Kaum ein Thema hat so viele Menschen verängstigt wie die Hölle. Unzählige Menschen tragen das Bild eines ewigen Feuers in sich, in dem Gott die Sünder für immer quält. Und tatsächlich: Wer die Worte Jesu liest, stößt immer wieder auf das Bild des Feuers. Man könnte fast meinen Jesus habe eine düstere Vorliebe für Höllenpredigten. Doch was meinte er, wenn er vom Feuer sprach?
In Markus 9,43–48 klingt es tatsächlich so, als warne Jesus eindringlich vor einem ewigen Höllenfeuer. Aber dann, fast überraschend, folgt in Vers 49 ein Satz, der das ganze Bild wendet: „Denn jeder wird mit Feuer gesalzen werden.“
Ein merkwürdiger Satz, nicht wahr? Salz und Feuer in einem Atemzug. Offenbar will Jesus das Wesen dieses göttlichen Feuers erklären – und er tut es, indem er es mit Salz vergleicht. Wenn wir verstehen wollen, was Jesus über das Feuer des Gerichts lehrt, müssen wir verstehen, was Salz in seiner Welt bedeutete.

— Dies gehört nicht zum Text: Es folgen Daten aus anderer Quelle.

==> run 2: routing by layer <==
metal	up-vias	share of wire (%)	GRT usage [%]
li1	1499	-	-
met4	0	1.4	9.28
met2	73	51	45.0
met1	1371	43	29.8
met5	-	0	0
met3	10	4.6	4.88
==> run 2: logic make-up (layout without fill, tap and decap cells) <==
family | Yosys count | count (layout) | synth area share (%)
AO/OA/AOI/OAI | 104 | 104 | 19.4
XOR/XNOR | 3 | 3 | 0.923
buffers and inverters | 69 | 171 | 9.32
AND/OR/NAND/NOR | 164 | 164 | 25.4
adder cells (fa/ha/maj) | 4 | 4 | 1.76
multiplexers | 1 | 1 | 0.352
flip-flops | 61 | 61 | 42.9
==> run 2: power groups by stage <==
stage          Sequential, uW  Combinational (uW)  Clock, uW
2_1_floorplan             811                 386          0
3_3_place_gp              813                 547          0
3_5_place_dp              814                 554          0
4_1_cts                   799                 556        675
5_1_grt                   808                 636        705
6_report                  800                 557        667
[src/rtl/steered_reg_bank.sv]
module steered_reg_bank #(
    parameter int                DATA_W   = 32,
    parameter int                ADDR_W   = 8,
    parameter int                N_GROUPS = 2,
    parameter int                N_INST   = 4,
    parameter logic [ADDR_W-1:0] SEL_ADDR = 8'h10,
    parameter logic [ADDR_W-1:0] REP_ADDR = 8'h20
) (
    input  logic                         clk,
    input  logic                         rst_n,
    input  logic                         req_valid,
    input  logic                         req_write,
    input  logic [ADDR_W-1:0]            req_addr,
    input  logic [DATA_W-1:0]            req_wdata,
    input  logic [N_GROUPS*N_INST-1:0]   unit_avail,
    output logic                         rsp_valid,
    output logic [DATA_W-1:0]            rsp_rdata
);
    import srb_pkg::*;

    localparam int N_UNITS = N_GROUPS * N_INST;
    localparam int GW      = (N_GROUPS > 1) ? $clog2(N_GROUPS) : 1;
    localparam int IW      = (N_INST   > 1) ? $clog2(N_INST)   : 1;
    localparam int UW      = (N_UNITS  > 1) ? $clog2(N_UNITS)  : 1;

    initial begin
        if (GW > SEL_FIELD_MAX || IW > SEL_FIELD_MAX)
            $error("steering fields exceed %0d bits", SEL_FIELD_MAX);
    end

    logic [GW-1:0]     sel_grp;
    logic [IW-1:0]     sel_inst;
    logic              sel_mc;
    logic [DATA_W-1:0] sel_word;
    logic              sel_we;
    logic [N_UNITS-1:0] unit_we;
    logic [UW-1:0]     tgt_idx;
    logic [DATA_W-1:0] stor_rd;
    rsp_state_e        nxt_kind, state_q;
    logic [DATA_W-1:0] cap_q;

    srb_selector #(.DATA_W(DATA_W), .GW(GW), .IW(IW)) u_sel (
        .clk      (clk),
        .rst_n    (rst_n),
        .wr_en    (sel_we),
        .wr_grp   (req_wdata[SEL_GRP_LSB +: GW]),
        .wr_inst  (req_wdata[SEL_INST_LSB +: IW]),
        .wr_mc    (req_wdata[SEL_MC_BIT]),
        .grp      (sel_grp),
        .inst     (sel_inst),
        .mcast    (sel_mc),
        .sel_word (sel_word)
    );

    srb_decode #(
        .ADDR_W(ADDR_W), .N_GROUPS(N_GROUPS), .N_INST(N_INST),
        .GW(GW), .IW(IW), .N_UNITS(N_UNITS), .UW(UW),
        .SEL_ADDR(SEL_ADDR), .REP_ADDR(REP_ADDR)
    ) u_dec (
        .req_valid  (req_valid),
        .req_write  (req_write),
        .req_addr   (req_addr),
        .grp        (sel_grp),
        .inst       (sel_inst),
        .mcast      (sel_mc),
        .unit_avail (unit_avail),
        .sel_we     (sel_we),
        .unit_we    (unit_we),
        .nxt_kind   (nxt_kind),
        .tgt_idx    (tgt_idx)
    );

    srb_storage #(.DATA_W(DATA_W), .N_UNITS(N_UNITS), .UW(UW)) u_stor (
        .clk     (clk),
        .rst_n   (rst_n),
        .unit_we (unit_we),
        .wdata   (req_wdata),
        .rd_idx  (tgt_idx),
        .rd_data (stor_rd)
    );

    // State register with captured response word
    always_ff @(posedge clk or negedge rst_n) begin
        if (!rst_n) begin
            state_q <= ST_IDLE;
            cap_q   <= '0;
        end else begin
            state_q <= nxt_kind;
            cap_q   <= (nxt_kind == ST_SEL) ? sel_word : stor_rd;
        end
    end

    // Outputs per state
    always_comb begin
        unique case (state_q)
            ST_IDLE: begin rsp_valid = 1'b0; rsp_rdata = '0;    end
            ST_DATA: begin rsp_valid = 1'b1; rsp_rdata = cap_q; end
            ST_SEL:  begin rsp_valid = 1'b1; rsp_rdata = cap_q; end
            ST_ZERO: begin rsp_valid = 1'b1; rsp_rdata = '0;    end
            default: begin rsp_valid = 1'b0; rsp_rdata = '0;    end
        endcase
    end

endmodule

Die Bedeutung von Salz zur Zeit Jesu
Salz war in der Welt Jesu ein alltägliches, aber bedeutungsvolles Element. Es war weit mehr als ein Gewürz für die Küche. Salz hatte mehrere Funktionen – und jede von ihnen hilft uns, Jesu Worte in Markus 9,49 besser zu verstehen.
Zuerst war Salz ein Konservierungsmittel. In einer Zeit ohne Kühlschränke schützte es Speisen vor dem Verderben. Es bewahrte das Gute davor, faul zu werden. Wenn Jesus also sagt, dass jeder „mit Feuer gesalzen“ wird, klingt darin etwas vom Schutz vor moralischer und geistlicher Verderbnis mit. Gottes Feuer bewahrt die Schöpfung, indem es alles entfernt, was sie zerstören würde.
Zweitens spielte Salz eine entscheidende Rolle im Tempel und in den Opfern. In 3. Mose 2,13 (BB) heißt es: „Du sollst alle deine Speiseopfer salzen. Dieses Salz steht für den Bund mit deinem Gott.“ Das Salz symbolisierte also Bundestreue – sowohl die Treue des Menschen zu Gott als auch, noch viel wichtiger, die Treue Gottes zu seinem Bund mit den Menschen. Wenn Jesus sagt, dass alle Menschen „mit Feuer gesalzen“ werden, dann ist das keine Drohung, sondern ein Ausdruck göttlicher Hoffnung. Es bedeutet: Gott bleibt seinem Bund treu. Er gibt die Menschen nicht auf, auch wenn sie untreu werden. Das göttliche Feuer ist also Ausdruck seiner Bundestreue. Es ist Gottes Art zu sagen: Ich lasse dich nicht los, bis du heil bist. Sein Feuer durchdringt und verwandelt – nicht, weil er uns bestrafen will, sondern weil er uns zu dem wiederherstellen will, wofür wir geschaffen sind. Dieses Feuer der Liebe arbeitet unaufhörlich daran, die ganze Schöpfung von Schuld und Verderbnis zu reinigen, bis sie wieder im Glanz seiner Herrlichkeit erstrahlt.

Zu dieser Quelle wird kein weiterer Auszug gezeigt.